**EXERCISE**.
Each record below should be repeated precisely as written.

------ SOURCE DATA ------

`config.mk`:
```
export PLATFORM = sky130hd
export DESIGN_NAME = hfdiv_top
export DESIGN_NICKNAME = d
export VERILOG_FILES = /design/src/rtl/hfdiv_pkg.sv /design/src/rtl/hfdiv_cfg_reg.sv /design/src/rtl/hfdiv_core.sv /design/src/rtl/hfdiv_top.sv
export SDC_FILE = /design/constraint.sdc
export NUM_CORES = 1
export LEC_CHECK = 0
export ABC_AREA = 1
export BUFFER_PORTS_ARGS = -buffer_cell sky130_fd_sc_hd__buf_4
export CORE_UTILIZATION = 25
export CTS_CLUSTER_SIZE = 25
export DETAILED_ROUTE_END_ITERATION = 7
export PLACE_DENSITY_LB_ADDON = 0.15
export RECOVER_POWER = 100
export SLEW_MARGIN = 20
export SYNTH_ARGS = -nofsm -noshare
export SYNTH_HDL_FRONTEND = slang
export SYNTH_SLANG_ARGS = --single-unit
```
`constraint.sdc`:
```
create_clock -name clk -period 2.6 [get_ports clk]
set_clock_uncertainty 0.05 [all_clocks]
set_input_delay 0.78 -clock clk [delete_from_list [all_inputs] [get_ports clk]]
set_output_delay 0.78 -clock clk [all_outputs]
set_load 0.1 [all_outputs]
```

------

**RESULT OF THIS TASK**.
`config.mk`:
```
export PLATFORM = sky130hd
export DESIGN_NAME = hfdiv_top
export DESIGN_NICKNAME = d
export VERILOG_FILES = /design/src/rtl/hfdiv_pkg.sv /design/src/rtl/hfdiv_cfg_reg.sv /design/src/rtl/hfdiv_core.sv /design/src/rtl/hfdiv_top.sv
export SDC_FILE = /design/constraint.sdc
export NUM_CORES = 1
export LEC_CHECK = 0
export ABC_AREA = 1
export BUFFER_PORTS_ARGS = -buffer_cell sky130_fd_sc_hd__buf_4
export CORE_UTILIZATION = 25
export CTS_CLUSTER_SIZE = 25
export DETAILED_ROUTE_END_ITERATION = 7
export PLACE_DENSITY_LB_ADDON = 0.15
export RECOVER_POWER = 100
export SLEW_MARGIN = 20
export SYNTH_ARGS = -nofsm -noshare
export SYNTH_HDL_FRONTEND = slang
export SYNTH_SLANG_ARGS = --single-unit
```
`constraint.sdc`:
```
create_clock -name clk -period 2.6 [get_ports clk]
set_clock_uncertainty 0.05 [all_clocks]
set_input_delay 0.78 -clock clk [delete_from_list [all_inputs] [get_ports clk]]
set_output_delay 0.78 -clock clk [all_outputs]
set_load 0.1 [all_outputs]
```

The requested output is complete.